**Stored data entries:**
Segment Open

From an optimization exercise on the open Yosys and OpenROAD flow, aimed at small area and a short achievable clock period; shortcuts taken in it are not production practice.
The RTL was checked by simulation tests, not by an equivalence proof against the original design.
Power figures rest on the tool's default switching activity, not on a simulated workload.

==> flow/design.v <==
module wiz_pixel_decoder #(
    parameter N           = 64,
    parameter FRAME_BYTES = 6 * N,
    parameter [7:0] ACK_BYTE = 8'h06
) (
    input  wire                 clk,
    input  wire                 rst,
    input  wire                 rx_valid,
    input  wire [7:0]           rx_data,
    output wire                 rx_ready,
    output wire                 tx_valid,
    output wire [7:0]           tx_data,
    input  wire                 tx_ready,
    output wire                 disp_start,
    input  wire                 disp_done,
    input  wire [$clog2(N)-1:0] s1_raddr,
    input  wire [$clog2(N)-1:0] s2_raddr,
    output reg  [23:0]          s1_rdata,
    output reg  [23:0]          s2_rdata
);
    localparam CNT_W = $clog2(FRAME_BYTES);
    localparam SB    = 8 * FRAME_BYTES;
    reg             rdy;
    reg             dst;
    reg             wt;
    reg             tv;
    reg [CNT_W-1:0] cnt;       
    reg             last;      
    wire rx_fire = rx_valid && rdy;
    always @(posedge clk) begin
        if (rst) begin
            rdy  <= 1'b1;
            dst  <= 1'b0;
            wt   <= 1'b0;
            tv   <= 1'b0;
            cnt  <= {CNT_W{1'b0}};
            last <= 1'b0;
        end else begin
            dst <= rx_fire && last;
            if (rx_fire) begin
                cnt  <= cnt + 1'b1;
                last <= (cnt == FRAME_BYTES - 2);
                if (last) rdy <= 1'b0;
            end
            if (dst) wt <= 1'b1;
            if (wt && disp_done) begin
                wt <= 1'b0;
                tv <= 1'b1;
            end
            if (tv && tx_ready) begin
                tv   <= 1'b0;
                rdy  <= 1'b1;
                cnt  <= {CNT_W{1'b0}};
                last <= 1'b0;
            end
        end
    end
    assign rx_ready   = rdy;
    assign disp_start = dst;
    assign tx_valid   = tv;
    assign tx_data    = ACK_BYTE;
    reg          sh_en;
    reg [7:0]    sh_d;
    reg [SB-1:0] fb;
    always @(posedge clk) begin
        sh_en <= rx_fire;
        sh_d  <= rx_data;
        if (sh_en)
            fb <= {fb[SB-9:0], sh_d};
    end
    wire [24*N-1:0] strip1 = fb[SB-1 -: 24*N];
    wire [24*N-1:0] strip2 = fb[SB-1-24*N -: 24*N];
    wire [N-1:0] sel1a, sel1b, sel2a, sel2b;
    wire [7:0]   lo1, hi1, lo2, hi2;
    wpd_dec3 u_lo1 (.a(s1_raddr[2:0]), .y(lo1));
    wpd_dec3 u_hi1 (.a(s1_raddr[5:3]), .y(hi1));
    wpd_dec3 u_lo2 (.a(s2_raddr[2:0]), .y(lo2));
    wpd_dec3 u_hi2 (.a(s2_raddr[5:3]), .y(hi2));
    genvar gi, gb;
    generate
        for (gi = 0; gi < N; gi = gi + 1) begin : g_dec
            wpd_nand2 u_s1a (.a(hi1[gi/8]), .b(lo1[gi%8]), .y(sel1a[gi]));
            wpd_nand2 u_s1b (.a(hi1[gi/8]), .b(lo1[gi%8]), .y(sel1b[gi]));
            wpd_nand2 u_s2a (.a(hi2[gi/8]), .b(lo2[gi%8]), .y(sel2a[gi]));
            wpd_nand2 u_s2b (.a(hi2[gi/8]), .b(lo2[gi%8]), .y(sel2b[gi]));
        end
    endgenerate
    wire [23:0] rd1, rd2;
    generate
        for (gb = 0; gb < 24; gb = gb + 1) begin : g_bit
            wire [N-1:0] col1, col2;
            for (gi = 0; gi < N; gi = gi + 1) begin : g_col
                assign col1[gi] = strip1[24*(N-1-gi) + gb];
                assign col2[gi] = strip2[24*(N-1-gi) + gb];
            end
            wpd_sel64 u_m1 (.sel(gb < 12 ? sel1a : sel1b), .d(col1), .y(rd1[gb]));
            wpd_sel64 u_m2 (.sel(gb < 12 ? sel2a : sel2b), .d(col2), .y(rd2[gb]));
        end
    endgenerate
    always @(posedge clk) begin
        s1_rdata <= rd1;
        s2_rdata <= rd2;
    end
endmodule
From an optimization exercise on the open Yosys and OpenROAD flow, aimed at small area, a short achievable clock period and few clock cycles; shortcuts taken in it are not production practice. Only simulation tests tie the RTL to the original design; equivalence was not proved. No activity file was given, so power comes from the tool's default toggle rates.

==> design/flow/design.v <==
module kbd_scan_react #(
    parameter ROWS            = 8,
    parameter COLS            = 8,
    parameter NUM_LEDS        = 12,
    parameter DEBOUNCE_N      = 15,
    parameter SETTLE_CYCLES   = 4,
    parameter K_RAINBOW       = 10,
    parameter K_LIGHTNING     = 10,
    parameter K_CHASE         = 10,
    parameter K_CHASE2        = 100,
    parameter LIGHTNING_ODDS  = 20,
    parameter DIM_THRESH      = 100,
    parameter LFADE           = 10,
    parameter CFADE           = 10,
    parameter CSTEP           = 1,
    parameter [23:0] FLASH_A  = 24'hFFFFFF,
    parameter [23:0] FLASH_B  = 24'h8080FF,
    parameter [23:0] KFLASH_A = 24'hFFFFFF,
    parameter [23:0] KFLASH_B = 24'h8080FF,
    parameter [31:0] DISPLAY_TIMEOUT = 400
) (
    input  wire        clk,
    input  wire        rst,
    input  wire        cmd_valid,
    input  wire [7:0]  cmd,
    output wire        cmd_ready,
    output reg  [ROWS-1:0] row_n,
    input  wire [COLS-1:0] col_n,
    input  wire [31:0] rnd_data,
    output wire        rnd_take,
    output reg  [17:0] ev,
    output reg         led_valid,
    output reg  [23:0] led_data,
    output reg         draw_valid,
    output reg  [1:0]  draw_sprite,
    output reg  [2:0]  fault
);
    localparam NKEYS = ROWS * COLS;
    localparam [1:0] M_RAINBOW = 2'd0, M_LIGHTNING = 2'd1, M_CHASE = 2'd2, M_CHASE2 = 2'd3;
    localparam [1:0] SP_IDLE = 2'd0, SP_TAP1 = 2'd1, SP_TAP2 = 2'd2;
    localparam [3:0] S_IDLE    = 4'd0,
                     S_ROW     = 4'd1,    
                     S_SETTLE  = 4'd2,    
                     S_LT_D0   = 4'd3,    
                     S_LT_D1   = 4'd4,    
                     S_LT_D2   = 4'd5,    
                     S_LK_D0   = 4'd6,    
                     S_LK_D1   = 4'd7,    
                     S_LFRAME  = 4'd8;    
    function [23:0] wheel;
        input [7:0] p;
        reg   [7:0] q;
        begin
            if (p < 8'd85) begin
                q = p;
                wheel = {8'd255 - 8'd3 * q, 8'd0, 8'd3 * q};
            end else if (p < 8'd170) begin
                q = p - 8'd85;
                wheel = {8'd0, 8'd3 * q, 8'd255 - 8'd3 * q};
            end else begin
                q = p - 8'd170;
                wheel = {8'd3 * q, 8'd255 - 8'd3 * q, 8'd0};
            end
        end
    endfunction
    function [7:0] sat_sub;
        input [7:0] a;
        input [7:0] d;
        begin
            sat_sub = (a >= d) ? a - d : 8'd0;
        end
    endfunction
    function [23:0] fade;
        input [23:0] t;
        input [7:0]  d;
        begin
            fade = {sat_sub(t[23:16], d), sat_sub(t[15:8], d), sat_sub(t[7:0], d)};
        end
    endfunction
    reg [3:0]  st;
    reg [7:0]  scan_row;
    reg [7:0]  settle_cnt;
    reg [NKEYS-1:0] scan_tmp;
    reg [NKEYS-1:0] snap;
    reg [NKEYS-1:0] stable;
    reg [NKEYS-1:0] prev_raw;
    reg [16*NKEYS-1:0] cnt;
    reg [NKEYS-1:0] evq;           
    reg [24*NUM_LEDS-1:0] frame;
    reg [8*NUM_LEDS-1:0]  wpos;
    reg [15:0] lcnt;
    reg [15:0] cidx;
    reg [7:0]  cphase;
    reg [1:0]  mode;
    reg [15:0] led_j;
    reg [15:0] lf_idx;
    reg [1:0]  sprite;
    reg [31:0] dcnt;
    reg [31:0] dlast;
    wire halted = |fault;
    wire accept = cmd_valid && cmd_ready;
    assign cmd_ready = (st == S_IDLE);
    assign rnd_take  = (st == S_LT_D0) || (st == S_LT_D1) || (st == S_LT_D2) ||
                       (st == S_LK_D0) || (st == S_LK_D1);
    reg [NKEYS-1:0]    db_stable;
    reg [16*NKEYS-1:0] db_cnt;
    reg [NKEYS-1:0]    db_fired;
    reg [15:0]         c_new;
    integer k;
    always @* begin
        db_stable = stable;
        db_cnt    = cnt;
        db_fired  = {NKEYS{1'b0}};
        for (k = 0; k < NKEYS; k = k + 1) begin
            if (snap[k] == stable[k]) begin
                db_cnt[16*k +: 16] = 16'd0;
            end else begin
                if (snap[k] == prev_raw[k])
                    c_new = cnt[16*k +: 16] + 16'd1;
                else
                    c_new = 16'd1;
                if (c_new >= DEBOUNCE_N) begin
                    db_stable[k]       = snap[k];
                    db_cnt[16*k +: 16] = 16'd0;
                    db_fired[k]        = 1'b1;
                end else begin
                    db_cnt[16*k +: 16] = c_new;
                end
            end
        end
    end
    reg [7:0] evq_head;
    reg       evq_any;
    integer h;
    always @* begin
        evq_head = 8'd0;
        evq_any  = 1'b0;
        for (h = NKEYS - 1; h >= 0; h = h - 1) begin
            if (evq[h]) begin
                evq_head = h;
                evq_any  = 1'b1;
            end
        end
    end
    wire [7:0] head_row  = evq_head / COLS;
    wire [7:0] head_col  = evq_head % COLS;
    wire       head_kind = stable[evq_head];
    reg [15:0] k_of_mode;
    always @* begin
        case (mode)
            M_RAINBOW:   k_of_mode = K_RAINBOW;
            M_LIGHTNING: k_of_mode = K_LIGHTNING;
            M_CHASE:     k_of_mode = K_CHASE;
            default:     k_of_mode = K_CHASE2;
        endcase
    end
    wire [15:0] cidx_next  = (cidx + 16'd1 >= NUM_LEDS) ? 16'd0 : cidx + 16'd1;
    wire [15:0] cidx_twin  = (cidx_next + NUM_LEDS / 2) % NUM_LEDS;
    wire [23:0] chase_col  = wheel(cphase);
    wire [31:0] rnd_mod_leds = rnd_data % NUM_LEDS;
    wire        rnd_trigger  = (rnd_data % LIGHTNING_ODDS) == 32'd0;
    reg [24*NUM_LEDS-1:0] rainbow_frame;
    reg [8*NUM_LEDS-1:0]  rainbow_wpos;
    reg [24*NUM_LEDS-1:0] chase_frame;
    reg [24*NUM_LEDS-1:0] light_fade_frame;
    reg [24*NUM_LEDS-1:0] chase_key_frame;
    reg [8*NUM_LEDS-1:0]  seed_wpos;
    integer i;
    always @* begin
        for (i = 0; i < NUM_LEDS; i = i + 1) begin
            rainbow_frame[24*i +: 24] = wheel(wpos[8*i +: 8]);
            rainbow_wpos[8*i +: 8]    = wpos[8*i +: 8] + 8'd1;
            seed_wpos[8*i +: 8]       = (256 * i) / NUM_LEDS;
            if (i == cidx_next || (mode == M_CHASE2 && i == cidx_twin))
                chase_frame[24*i +: 24] = fade(chase_col, CFADE);
            else
                chase_frame[24*i +: 24] = fade(frame[24*i +: 24], CFADE);
            if (i == cidx_next)
                chase_key_frame[24*i +: 24] = chase_col;
            else
                chase_key_frame[24*i +: 24] = frame[24*i +: 24];
            if (st == S_LT_D2 && i == led_j)
                light_fade_frame[24*i +: 24] = fade(rnd_data[0] ? FLASH_B : FLASH_A, LFADE);
            else
                light_fade_frame[24*i +: 24] = fade(frame[24*i +: 24], LFADE);
        end
    end
    wire [7:0] red_of_rnd_led = frame[24*rnd_mod_leds + 16 +: 8];
    always @(posedge clk) begin
        if (rst) begin
            st          <= S_IDLE;
            row_n       <= {ROWS{1'b1}};
            scan_row    <= 8'd0;
            settle_cnt  <= 8'd0;
            scan_tmp    <= {NKEYS{1'b0}};
            snap        <= {NKEYS{1'b0}};
            stable      <= {NKEYS{1'b0}};
            prev_raw    <= {NKEYS{1'b0}};
            cnt         <= {16*NKEYS{1'b0}};
            evq         <= {NKEYS{1'b0}};
            frame       <= {24*NUM_LEDS{1'b0}};
            wpos        <= {8*NUM_LEDS{1'b0}};
            lcnt        <= 16'd0;
            cidx        <= 16'd0;
            cphase      <= 8'd0;
            mode        <= M_RAINBOW;
            led_j       <= 16'd0;
            lf_idx      <= 16'd0;
            sprite      <= SP_IDLE;
            dcnt        <= 32'd0;
            dlast       <= 32'd0;
            fault       <= 3'd0;
            ev          <= 18'd0;
            led_valid   <= 1'b0;
            led_data    <= 24'd0;
            draw_valid  <= 1'b0;
            draw_sprite <= SP_IDLE;
        end else begin
            led_valid  <= 1'b0;
            draw_valid <= 1'b0;
            case (st)
            S_IDLE: begin
                if (accept && !halted) begin
                    case (cmd)
                    8'h10: begin  
                        scan_row <= 8'd0;
                        row_n    <= ~({{ROWS-1{1'b0}}, 1'b1});
                        st       <= S_ROW;
                    end
                    8'h20: begin  
                        if (evq_any) begin
                            fault[2] <= 1'b1;
                        end else begin
                            stable   <= db_stable;
                            prev_raw <= snap;
                            cnt      <= db_cnt;
                            evq      <= db_fired;
                        end
                    end
                    8'h21: begin  
                        if (!evq_any) begin
                            ev <= 18'd0;
                        end else begin
                            evq[evq_head] <= 1'b0;
                            ev <= {1'b1, head_kind, head_row, head_col};
                            if (head_kind) begin
                                sprite      <= (sprite == SP_TAP1) ? SP_TAP2 : SP_TAP1;
                                draw_sprite <= (sprite == SP_TAP1) ? SP_TAP2 : SP_TAP1;
                                draw_valid  <= 1'b1;
                                dlast       <= dcnt;
                                if (mode == M_LIGHTNING) begin
                                    st <= S_LK_D0;
                                end else if (mode == M_CHASE) begin
                                    frame  <= chase_key_frame;
                                    cidx   <= cidx_next;
                                    cphase <= cphase + CSTEP;
                                end
                            end
                        end
                    end
                    8'h30: begin  
                        if (lcnt + 16'd1 >= k_of_mode) begin
                            lcnt <= 16'd0;
                            case (mode)
                            M_RAINBOW: begin
                                frame <= rainbow_frame;
                                wpos  <= rainbow_wpos;
                            end
                            M_LIGHTNING: begin
                                st <= S_LT_D0;
                            end
                            default: begin  
                                frame  <= chase_frame;
                                cidx   <= cidx_next;
                                cphase <= cphase + CSTEP;
                            end
                            endcase
                        end else begin
                            lcnt <= lcnt + 16'd1;
                        end
                    end
                    8'h31: begin  
                        if (mode == M_LIGHTNING) begin
                            st <= S_LK_D0;
                        end else if (mode == M_CHASE) begin
                            frame  <= chase_key_frame;
                            cidx   <= cidx_next;
                            cphase <= cphase + CSTEP;
                        end
                    end
                    8'h32: begin  
                        lf_idx <= 16'd0;
                        st     <= S_LFRAME;
                    end
                    8'h34, 8'h35, 8'h36, 8'h37: begin  
                        mode   <= cmd[1:0];
                        lcnt   <= 16'd0;
                        cidx   <= 16'd0;
                        cphase <= 8'd0;
                        if (cmd[1:0] == M_RAINBOW)
                            wpos <= seed_wpos;
                        else
                            frame <= {24*NUM_LEDS{1'b0}};
                    end
                    8'h40: begin  
                        dcnt <= dcnt + 32'd1;
                        if (dcnt + 32'd1 - dlast == DISPLAY_TIMEOUT) begin
                            sprite      <= SP_IDLE;
                            draw_sprite <= SP_IDLE;
                            draw_valid  <= 1'b1;
                        end
                    end
                    8'h41: begin  
                        sprite      <= (sprite == SP_TAP1) ? SP_TAP2 : SP_TAP1;
                        draw_sprite <= (sprite == SP_TAP1) ? SP_TAP2 : SP_TAP1;
                        draw_valid  <= 1'b1;
                        dlast       <= dcnt;
                    end
                    default: begin
                        fault[1] <= 1'b1;
                    end
                    endcase
                end
            end
            S_ROW: begin
                scan_tmp[COLS*scan_row +: COLS] <= ~col_n;
                row_n      <= {ROWS{1'b1}};
                settle_cnt <= 8'd0;
                st         <= S_SETTLE;
            end
            S_SETTLE: begin
                if (settle_cnt + 8'd1 >= SETTLE_CYCLES) begin
                    if (scan_row + 8'd1 >= ROWS) begin
                        snap <= scan_tmp;
                        st   <= S_IDLE;
                    end else begin
                        scan_row <= scan_row + 8'd1;
                        row_n    <= ~({{ROWS-1{1'b0}}, 1'b1} << (scan_row + 8'd1));
                        st       <= S_ROW;
                    end
                end else begin
                    settle_cnt <= settle_cnt + 8'd1;
                end
            end
            S_LT_D0: begin
                if (rnd_trigger)
                    st <= S_LT_D1;
                else begin
                    frame <= light_fade_frame;
                    st    <= S_IDLE;
                end
            end
            S_LT_D1: begin
                if (red_of_rnd_led < DIM_THRESH) begin
                    led_j <= rnd_mod_leds[15:0];
                    st    <= S_LT_D2;
                end else begin
                    frame <= light_fade_frame;
                    st    <= S_IDLE;
                end
            end
            S_LT_D2: begin
                frame <= light_fade_frame;
                st    <= S_IDLE;
            end
            S_LK_D0: begin
                led_j <= rnd_mod_leds[15:0];
                st    <= S_LK_D1;
            end
            S_LK_D1: begin
                frame[24*led_j +: 24] <= rnd_data[0] ? KFLASH_B : KFLASH_A;
                st <= S_IDLE;
            end
            S_LFRAME: begin
                led_valid <= 1'b1;
                led_data  <= {frame[24*lf_idx + 8 +: 8], frame[24*lf_idx + 16 +: 8],
                              frame[24*lf_idx +: 8]};
                if (lf_idx + 16'd1 >= NUM_LEDS)
                    st <= S_IDLE;
                else
                    lf_idx <= lf_idx + 16'd1;
            end
            default: st <= S_IDLE;
            endcase
        end
    end
endmodule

Segment Closed

**PROBLEM REQUIREMENTS:**
A line belongs in the answer if it contains the word "design"; copy every such line from the data above.

**RESPONSE TO THIS EXERCISE:**
The RTL was checked by simulation tests, not by an equivalence proof against the original design.
==> flow/design.v <==
From an optimization exercise on the open Yosys and OpenROAD flow, aimed at small area, a short achievable clock period and few clock cycles; shortcuts taken in it are not production practice. Only simulation tests tie the RTL to the original design; equivalence was not proved. No activity file was given, so power comes from the tool's default toggle rates.
==> design/flow/design.v <==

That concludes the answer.